I'm interested in both version of the question in the title, i.e. in the topological category and in the smooth category. By a topological immersion I mean a local embedding. I was asking in relation to this question:

https://math.stackexchange.com/questions/1801318/dimensions-of-immersions-vs-embeddings

In the very nice answer given in that thread, they work out almost all of the low-dimensional cases for smooth, compact manifolds and smooth immersions/embeddings. The only 'smooth, compact' case not covered by their answer is the one in the title of this question, so it would be interesting to know if there is a *compact* example, separately.

To be honest I'm more curious about the topological case, though. To what extent is there a topological version of the Cohen Immersion Theorem? Also, can someone clarify their answer wrt the constant in the Cohen theorem? They say it's $2n - a(n) -1$; is that an improvement for the compact case? If so then any smooth, compact manifold immerses in $\mathbb{R}^6$ so the Massey example suffices. But still curious about the non-compact case.

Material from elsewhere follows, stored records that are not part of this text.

This is an optimization exercise on Yosys and OpenROAD, whose aim is small area, a short achievable clock period and few clock cycles, not a production implementation.
The RTL was checked by simulation tests, not by an equivalence proof against the original design.

--- design/flow/run.sh ---
#!/bin/bash
# synth_recipe.tcl (not shown) runs the flow's synth.tcl, then flattens the netlist and writes it again
# the make line also repeats each setting of config.mk as NAME=value (left out here)
make -C /OpenROAD-flow-scripts/flow DESIGN_CONFIG=/design/flow/config.mk WORK_HOME=/design/flow/orfs CLKGATE_MAP_FILE= SYNTH_SCRIPT=/design/flow/synth_recipe.tcl finish
--- design/flow/config.mk ---
export PLATFORM = sky130hd
export DESIGN_NAME = fpu64
export DESIGN_NICKNAME = fpu64
export VERILOG_FILES = /design/flow/design.v
export SDC_FILE = /design/flow/constraint.sdc
export NUM_CORES = 4
export LEC_CHECK = 0
export ABC_AREA = 1
export CAP_MARGIN = 20
export CORE_MARGIN = 2
export CORE_UTILIZATION = 30
export SETUP_SLACK_MARGIN = 4
export SLEW_MARGIN = 20
export TNS_END_PERCENT = 0
--- design/flow/constraint.sdc ---
create_clock -name core_clock -period 10.0 [get_ports {clk}]
set_input_delay 2.0000 -clock core_clock [delete_from_list [all_inputs] [get_ports {clk}]]
set_output_delay 2.0000 -clock core_clock [all_outputs]
set_load 0.01 [all_outputs]
--- design/flow/design.v ---
module fpu64 (
  input             clk,
  input             rst,         
  input             in_valid,
  output            in_ready,
  input      [1:0]  in_op,       
  input      [63:0] in_a,
  input      [63:0] in_b,
  output reg        out_valid,
  output reg [63:0] out_result
);
  reg        v0;
  reg [1:0]  op0;
  reg [63:0] a0, b0;
  reg               v1;
  reg               mul1, div1;    
  reg               sp1;           
  reg         [1:0] spk1;          
  reg               sg1;           
  reg               zs1;           
  reg               sub1;          
  reg        [55:0] X;             
  reg        [55:0] Y;             
  reg signed [12:0] E1;            
  localparam P_START = 3'd0, P_ITER = 3'd1, P_F1 = 3'd2, P_DEN = 3'd4;
  reg  [2:0] ph;
  reg        fst;
  reg  [1:0] qnx;    
  reg  [4:0] cnt;
  reg [61:0] S, C;
  reg [55:0] Qn;          
  reg        cin, stk, negp, ylast;
  reg        [56:0] V3;            
  reg               dini;          
  reg               v3;
  reg               sp3, z3, sg3, zs3;
  reg         [1:0] spk3;
  reg         [5:0] lz3;
  reg signed [12:0] E3;
  wire done2;
  wire take0 = v0 & (~v1 | done2);
  assign in_ready = ~v0 | take0;
  always @(posedge clk) begin
    if (rst) v0 <= 1'b0;
    else if (in_ready) v0 <= in_valid;
    if (in_ready) begin
      op0 <= in_op;
      a0  <= in_a;
      b0  <= in_b;
    end
  end
  wire        sa  = a0[63];
  wire        sb  = b0[63];
  wire [10:0] ea  = a0[62:52];
  wire [10:0] eb  = b0[62:52];
  wire [51:0] fa  = a0[51:0];
  wire [51:0] fb  = b0[51:0];
  wire        ea0 = ~|ea, eb0 = ~|eb;
  wire        eam = &ea,  ebm = &eb;
  wire        fa0 = ~|fa, fb0 = ~|fb;
  wire a_zero = ea0 & fa0, b_zero = eb0 & fb0;
  wire a_inf  = eam & fa0, b_inf  = ebm & fb0;
  wire a_nan  = eam & ~fa0, b_nan = ebm & ~fb0;
  wire [10:0] ea1 = {ea[10:1], ea[0] | ea0};
  wire [10:0] eb1 = {eb[10:1], eb[0] | eb0};
  wire [52:0] ma  = {~ea0, fa};
  wire [52:0] mb  = {~eb0, fb};
  wire is_add = ~op0[1];
  wire is_mul = op0 == 2'd2;
  wire is_div = op0 == 2'd3;
  wire sbe    = sb ^ (op0 == 2'd1);
  wire        e_lt = ea < eb;
  wire        f_lt = (ea == eb) & (fa < fb);
  wire        swap = is_add & (e_lt | f_lt);
  wire [52:0] mbig = swap ? mb : ma;
  wire [52:0] msml = (is_add & e_lt) ? ma : mb;
  wire [10:0] dab  = ea1 - eb1;
  wire [10:0] dba  = eb1 - ea1;
  wire [10:0] dd   = e_lt ? dba : dab;
  wire  [5:0] sh   = ~is_add ? 6'd0 : (|dd[10:6]) ? 6'd63 : dd[5:0];
  reg [55:0] al;
  reg        ast;
  always @* begin
    al  = {msml, 3'b000};
    ast = 1'b0;
    if (sh[0]) begin ast = ast | al[0];        al = {1'd0,  al[55:1]};  end
    if (sh[1]) begin ast = ast | (|al[1:0]);   al = {2'd0,  al[55:2]};  end
    if (sh[2]) begin ast = ast | (|al[3:0]);   al = {4'd0,  al[55:4]};  end
    if (sh[3]) begin ast = ast | (|al[7:0]);   al = {8'd0,  al[55:8]};  end
    if (sh[4]) begin ast = ast | (|al[15:0]);  al = {16'd0, al[55:16]}; end
    if (sh[5]) begin ast = ast | (|al[31:0]);  al = {32'd0, al[55:32]}; end
  end
  wire signed [12:0] e_add = {2'b00, e_lt ? eb1 : ea1};
  wire signed [12:0] e_md  = $signed({2'b00, ea1}) + (is_mul ? $signed({2'b00, eb1}) : ~$signed({2'b00, eb1}))
                             + (is_mul ? -13'sd1023 : 13'sd1023);
  reg       sp;
  reg [1:0] spk;
  always @* begin
    sp  = 1'b1;
    spk = 2'd1;
    if (is_add) begin
      if (a_nan | b_nan)          spk = 2'd1;
      else if (a_inf & b_inf)     spk = (sa == sbe) ? 2'd2 : 2'd1;
      else if (a_inf | b_inf)     spk = 2'd2;
      else                        sp  = 1'b0;
    end else if (is_mul) begin
      if (a_nan | b_nan)                          spk = 2'd1;
      else if ((a_inf & b_zero) | (a_zero & b_inf)) spk = 2'd1;
      else if (a_inf | b_inf)                     spk = 2'd2;
      else if (a_zero | b_zero)                   spk = 2'd3;
      else                                        sp  = 1'b0;
    end else begin
      if (a_nan | b_nan)                          spk = 2'd1;
      else if ((a_zero & b_zero) | (a_inf & b_inf)) spk = 2'd1;
      else if (a_inf | b_zero)                    spk = 2'd2;
      else if (a_zero | b_inf)                    spk = 2'd3;
      else                                        sp  = 1'b0;
    end
  end
  wire        first = fst;              
  wire [61:0] Sg = first ? {1'b1, 61'd0} : S;
  wire [61:0] Cg = first ? 62'd0 : C;
  wire        cg = first ? 1'b0 : cin;
  wire        ng = first ? 1'b0 : negp;
  wire [14:0] yb = {Y[16:3], first ? 1'b0 : ylast};    
  wire [52:0] MM = {1'b1, X[54:3]};     
  function [55:0] booth_row;     
    input [2:0]  y;              
    input [52:0] m;
    reg          neg, one, two;
    reg   [53:0] mag;
    begin
      neg = y[2];
      one = y[1] ^ y[0];
      two = y[2] ? (~y[1] & ~y[0]) : (y[1] & y[0]);
      mag = one ? {1'b0, m} : (two ? {m, 1'b0} : 54'd0);
      booth_row = {~neg, neg, mag ^ {54{neg}}};
    end
  endfunction
  wire [55:0] br0 = booth_row(yb[2:0], MM);
  wire [55:0] br1 = booth_row(yb[4:2], MM);
  wire [55:0] br2 = booth_row(yb[6:4], MM);
  wire [55:0] br3 = booth_row(yb[8:6], MM);
  wire [55:0] br4 = booth_row(yb[10:8], MM);
  wire [55:0] br5 = booth_row(yb[12:10], MM);
  wire [55:0] br6 = booth_row(yb[14:12], MM);
  wire [75:0] R0 = {1'b0, 13'b1010101010101, br0, 1'b0, ng, 3'd0, cg};   
  wire [75:0] R1 = {12'd0, br1, 1'b0, yb[2], 6'd0};                    
  wire [75:0] R2 = {10'd0, br2, 1'b0, yb[4], 8'd0};                    
  wire [75:0] R3 = {8'd0, br3, 1'b0, yb[6], 10'd0};                    
  wire [75:0] R4 = {6'd0, br4, 1'b0, yb[8], 12'd0};                    
  wire [75:0] R5 = {4'd0, br5, 1'b0, yb[10], 14'd0};                   
  wire [75:0] R6 = {2'd0, br6, 1'b0, yb[12], 16'd0};                   
  wire [75:0] Sgx = {14'd0, Sg};
  wire [75:0] Cgx = {14'd0, Cg};
  wire [75:0] t1s = R0 ^ R1 ^ R2;
  wire [75:0] t1c = {((R0 & R1) | (R0 & R2) | (R1 & R2)), 1'b0};
  wire [75:0] t2s = R3 ^ R4 ^ R5;
  wire [75:0] t2c = {((R3 & R4) | (R3 & R5) | (R4 & R5)), 1'b0};
  wire [75:0] t3s = R6 ^ Sgx ^ Cgx;
  wire [75:0] t3c = {((R6 & Sgx) | (R6 & Cgx) | (Sgx & Cgx)), 1'b0};
  wire [75:0] t4s = t1s ^ t1c ^ t2s;
  wire [75:0] t4c = {((t1s & t1c) | (t1s & t2s) | (t1c & t2s)), 1'b0};
  wire [75:0] t5s = t2c ^ t3s ^ t3c;
  wire [75:0] t5c = {((t2c & t3s) | (t2c & t3c) | (t3s & t3c)), 1'b0};
  wire [75:0] t6s = t4s ^ t4c ^ t5s;
  wire [75:0] t6c = {((t4s & t4c) | (t4s & t5s) | (t4c & t5s)), 1'b0};
  wire [75:0] t8s = t6s ^ t6c ^ t5c;
  wire [75:0] t8c = {((t6s & t6c) | (t6s & t5c) | (t6c & t5c)), 1'b0};
  wire [14:0] mlow = {1'b0, t8s[13:0]} + {1'b0, t8c[13:0]};
  localparam ND = 4;
  wire [56:0] D2  = {3'b000, 1'b1, Y[54:3], 1'b0};    
  wire [16:0] D2w = D2[56:40];
  function [1:0] srt_sel;     
    input [3:0] s;
    input [3:0] c;
    reg   [3:0] p, g;
    reg         sgn;
    begin
      p   = s ^ c;
      g   = s & c;
      sgn = p[3] ^ (g[2] | (p[2] & g[1]) | (p[2] & p[1] & g[0]));
      srt_sel = {~sgn, sgn & ~(&p)};
    end
  endfunction
  function [33:0] csa_w;      
    input [16:0] s;
    input [16:0] c;
    input [16:0] m;
    reg   [16:0] ys, yc;
    begin
      ys = {s[15:0], 1'b0};
      yc = {c[15:0], 1'b0};
      csa_w = {ys ^ yc ^ m, ((ys[15:0] & yc[15:0]) | (ys[15:0] & m[15:0]) | (yc[15:0] & m[15:0])), 1'b0};
    end
  endfunction
  reg [56:0] ws, wc, ys2, yc2, mm;
  reg [16:0] vs, vc;
  reg [33:0] cp, cz, cn;
  reg  [1:0] qc, sp_, sz_, sn_;
  reg [ND-1:0] dqp, dqn;
  integer j;
  always @* begin
    ws = S[56:0];
    wc = C[56:0];
    vs = ws[56:40];
    vc = wc[56:40];
    qc = qnx;
    for (j = 0; j < ND; j = j + 1) begin
      dqp[ND-1-j] = qc[1];
      dqn[ND-1-j] = qc[0];
      ys2 = {ws[55:0], 1'b0};
      yc2 = {wc[55:0], 1'b0};
      mm  = qc[1] ? ~D2 : (qc[0] ? D2 : 57'd0);
      ws  = ys2 ^ yc2 ^ mm;
      wc  = {((ys2[55:0] & yc2[55:0]) | (ys2[55:0] & mm[55:0]) | (yc2[55:0] & mm[55:0])), qc[1]};
      cp  = csa_w(vs, vc, ~D2w);
      cz  = csa_w(vs, vc, 17'd0);
      cn  = csa_w(vs, vc, D2w);
      sp_ = srt_sel(cp[32:29], cp[15:12]);
      sz_ = srt_sel(cz[32:29], cz[15:12]);
      sn_ = srt_sel(cn[32:29], cn[15:12]);
      vs  = qc[1] ? cp[33:17] : (qc[0] ? cn[33:17] : cz[33:17]);
      vc  = qc[1] ? cp[16:0]  : (qc[0] ? cn[16:0]  : cz[16:0]);
      qc  = qc[1] ? sp_ : (qc[0] ? sn_ : sz_);
    end
  end
  wire div_load = (take0 & is_div) | (v1 & ph == P_START & div1 & dini & ~prenorm);
  wire [52:0] w0 = take0 ? ma : X[55:3];
  always @(posedge clk) qnx <= div_load ? 2'b10 : qc;
  wire        [55:0] Qo  = (ph == P_START) ? 56'd0 : X;
  wire        [55:0] QMo = Qn;
  reg [ND-1:0] lq, lqm;
  reg          hq, hqm, t;      
  integer k;
  always @* begin
    lq = {ND{1'b0}}; lqm = {ND{1'b1}}; hq = 1'b0; hqm = 1'b1;
    for (k = ND - 1; k >= 0; k = k - 1) begin
      if (dqp[k]) begin           
        lqm = {lq[ND-2:0], 1'b0};
        lq  = {lq[ND-2:0], 1'b1};
        hqm = hq;
      end else if (dqn[k]) begin  
        lq  = {lqm[ND-2:0], 1'b1};
        lqm = {lqm[ND-2:0], 1'b0};
        hq  = hqm;
      end else begin              
        lq  = {lq[ND-2:0], 1'b0};
        lqm = {lqm[ND-2:0], 1'b1};
      end
    end
  end
  wire        [55:0] Qnew  = {(hq  ? QMo[55-ND:0] : Qo[55-ND:0]), lq};
  wire        [55:0] QMnew = {(hqm ? QMo[55-ND:0] : Qo[55-ND:0]), lqm};
  wire add_op = ~mul1 & ~div1;
  reg  [56:0] ca, cb;
  reg         c0, cor;
  wire [56:0] Wr   = csum0;
  wire        w_z  = ~|Wr;
  wire        w_md = ((Wr ^ D2) == {(Wr[55:0] | D2[55:0]), 1'b0});
  wire        rem_nz = ~(w_z | w_md);
  wire [56:0] vdiv = {(Wr[56] ? Qn : X), rem_nz};
  always @* begin
    ca = {1'b0, X}; cb = {1'b0, Y}; c0 = 1'b0; cor = 1'b0;
    if (ph == P_START) begin
      ca = {1'b0, X}; cb = sub1 ? ~{1'b0, Y} : {1'b0, Y}; c0 = sub1;
    end else if (ph == P_F1 & mul1) begin
      ca = {S[55:0], cin}; cb = {C[55:0], cin}; cor = stk;
    end else begin
      ca = S[56:0]; cb = C[56:0];
    end
  end
  wire [57:0] csum1 = {ca, c0} + {cb, c0};     
  wire [56:0] csum0 = csum1[57:1];
  wire [56:0] csum  = {csum0[56:1], csum0[0] | cor};
  function [6:0] lzc64;    
    input [63:0] x;
    reg [31:0] v1; reg [31:0] c1;
    reg [15:0] v2; reg [31:0] c2;
    reg  [7:0] v3; reg [23:0] c3;
    reg  [3:0] v4; reg [15:0] c4;
    reg  [1:0] v5; reg  [9:0] c5;
    integer i;
    begin
      for (i = 0; i < 32; i = i + 1) begin
        v1[i] = x[2*i+1] | x[2*i];
        c1[i] = ~x[2*i+1];
      end
      for (i = 0; i < 16; i = i + 1) begin
        v2[i] = v1[2*i+1] | v1[2*i];
        c2[2*i +: 2] = v1[2*i+1] ? {1'b0, c1[2*i+1]} : {1'b1, c1[2*i]};
      end
      for (i = 0; i < 8; i = i + 1) begin
        v3[i] = v2[2*i+1] | v2[2*i];
        c3[3*i +: 3] = v2[2*i+1] ? {1'b0, c2[2*(2*i+1) +: 2]} : {1'b1, c2[2*(2*i) +: 2]};
      end
      for (i = 0; i < 4; i = i + 1) begin
        v4[i] = v3[2*i+1] | v3[2*i];
        c4[4*i +: 4] = v3[2*i+1] ? {1'b0, c3[3*(2*i+1) +: 3]} : {1'b1, c3[3*(2*i) +: 3]};
      end
      for (i = 0; i < 2; i = i + 1) begin
        v5[i] = v4[2*i+1] | v4[2*i];
        c5[5*i +: 5] = v4[2*i+1] ? {1'b0, c4[4*(2*i+1) +: 4]} : {1'b1, c4[4*(2*i) +: 4]};
      end
      lzc64 = {~(v5[1] | v5[0]), v5[1] ? {1'b0, c5[9:5]} : {1'b1, c5[4:0]}};
    end
  endfunction
  wire [63:0] mark  = (~|E1[12:6]) ? (64'h8000000000000000 >> E1[5:0]) : 64'd0;
  wire  [6:0] lzr   = lzc64({csum, 7'd0} | mark);
  wire        czero = ~|csum;
  wire  [5:0] lzl   = lzr[5:0];
  wire prenorm = (mul1 | div1) & ~sp1 & (~X[55] | ~Y[55]);
  reg signed [12:0] E1n;
  reg               e_ok, e_z, e_lo;      
  always @* begin
    E1n = E1;
    if (take0)
      E1n = is_add ? e_add : e_md;
    else if (v1 & ph == P_START & prenorm)
      E1n = E1 - {12'd0, ~X[55]} + ((div1 & ~Y[55]) ? 13'sd1 : (~Y[55] ? -13'sd1 : 13'sd0));
    else if (v1 & ph == P_DEN)
      E1n = e_lo ? 13'sd1 : E1 + 13'sd1;
  end
  always @(posedge clk) begin
    E1   <= E1n;
    e_ok <= ~E1n[12] & (E1n != 13'sd0);
    e_z  <= E1n == 13'sd0;
    e_lo <= E1n < -13'sd60;
  end
  assign done2 = v1 & ((ph == P_START & (sp1 | add_op)) |
                       (ph == P_F1 & e_ok) |
                       (ph == P_DEN & (e_z | e_lo)));
  always @(posedge clk) begin
    if (mul1) begin
      S   <= t8s[75:14];
      C   <= t8c[75:14];
      cin <= mlow[14];
      negp  <= yb[14];
      ylast <= yb[14];
      stk <= (first ? 1'b0 : stk) | (|mlow[13:0]);
    end else begin
      S   <= {5'd0, ws};
      C   <= {5'd0, wc};
    end
    if (div_load) begin
      S   <= {9'd0, w0};
      C   <= 62'd0;
    end
    Qn <= div_load ? {56{1'b1}} : QMnew;
    V3 <= (div1 & ph == P_F1) ? vdiv : csum;
    if (ph == P_DEN) begin
      if (e_lo) V3 <= {56'd0, |V3};
      else      V3 <= {1'b0, V3[56:2], V3[1] | V3[0]};
    end
    lz3 <= (ph == P_DEN) ? 6'd1 : (div1 & ph == P_F1) ? {5'd0, ~vdiv[56]} : lzl;
    z3  <= czero & add_op;
    E3  <= (ph == P_DEN) ? 13'sd1 : E1;
    sp3 <= sp1; spk3 <= spk1; sg3 <= sg1; zs3 <= zs1;
    if (take0) begin
      X    <= {mbig, 3'b000};
      Y    <= (is_add & f_lt) ? {ma, 3'b000} : {al[55:1], al[0] | ast};
      mul1 <= is_mul;
      div1 <= is_div;
      sp1  <= sp;
      spk1 <= spk;
      sg1  <= is_add ? (swap ? sbe : sa) : (sa ^ sb);
      zs1  <= sa & sbe;
      sub1 <= sa ^ sbe;
      ph   <= P_START;
      fst  <= 1'b1;
      dini <= 1'b0;
      cnt  <= 5'd0;
    end else if (v1) begin
      case (ph)
        P_START: begin
          if (prenorm) begin
            if (~X[55]) X <= {X[54:0], 1'b0};
            if (~Y[55]) Y <= {Y[54:0], 1'b0};
            dini <= 1'b1;
          end else if (div1 & dini) begin
            dini <= 1'b0;              
          end else begin
            fst <= 1'b0;
          end
          if (~prenorm & ~sp1 & ~add_op & ~(div1 & dini)) begin
            ph  <= P_ITER;
            cnt <= 5'd1;
            if (mul1) Y <= {14'd0, Y[55:14]};
            else      X <= Qnew;
          end
        end
        P_ITER: begin
          cnt <= cnt + 5'd1;
          if (mul1) begin
            Y <= {14'd0, Y[55:14]};
            if (cnt == 5'd3) ph <= P_F1;
          end else begin
            X <= Qnew;
            if (cnt == 56 / ND - 1) ph <= P_F1;    
          end
        end
        P_F1: begin
          if (~e_ok) ph <= P_DEN;
        end
        default: ;  
      endcase
    end
    if (rst) begin
      v1 <= 1'b0;
      v3 <= 1'b0;
    end else begin
      if (take0)      v1 <= 1'b1;
      else if (done2) v1 <= 1'b0;
      v3 <= done2;
    end
  end
  wire        [56:0] Vs  = V3 << lz3;
  wire signed [12:0] Ef  = E3 + 13'sd1 - $signed({7'd0, lz3});
  wire        [52:0] sig = Vs[56:4];
  wire               rup = Vs[3] & (Vs[2] | Vs[1] | Vs[0] | sig[0]);
  wire        [53:0] R   = {1'b0, sig} + {53'd0, rup};
  wire               ovf = (Ef >= 13'sd2047) | (R[53] & (Ef == 13'sd2046));
  wire        [10:0] ef1 = Ef[10:0] + 11'd1;
  wire        [10:0] ef  = R[53] ? ef1 : (R[52] ? Ef[10:0] : 11'd0);
  reg         [63:0] res;
  always @* begin
    if (sp3)
      case (spk3)
        2'd2:    res = {sg3, 11'h7FF, 52'd0};
        2'd3:    res = {sg3, 63'd0};
        default: res = 64'h7FF8000000000000;
      endcase
    else if (z3)  res = {zs3, 63'd0};
    else if (ovf) res = {sg3, 11'h7FF, 52'd0};
    else          res = {sg3, ef, R[51:0]};
  end
  always @(posedge clk) begin
    out_result <= res;
    if (rst) out_valid <= 1'b0;
    else     out_valid <= v3;
  end
endmodule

EDIT: A nice answer below completes the compact smooth case. For general $4$-manifolds the case of immersion in $\mathbb{R}^5$ is what remains:

Is every compact $4$-manifold which immerses in $\mathbb{R}^5$ smoothable?

Is there a $4$-manifold that immerses in $\mathbb{R}^5$ but doesn't embed in $\mathbb{R}^6$ (resp. $\mathbb{R}^7$)?

By results of Quinn, every open $4$-manifold is smoothable so it's sufficient to prove the smooth case for non-compact manifolds.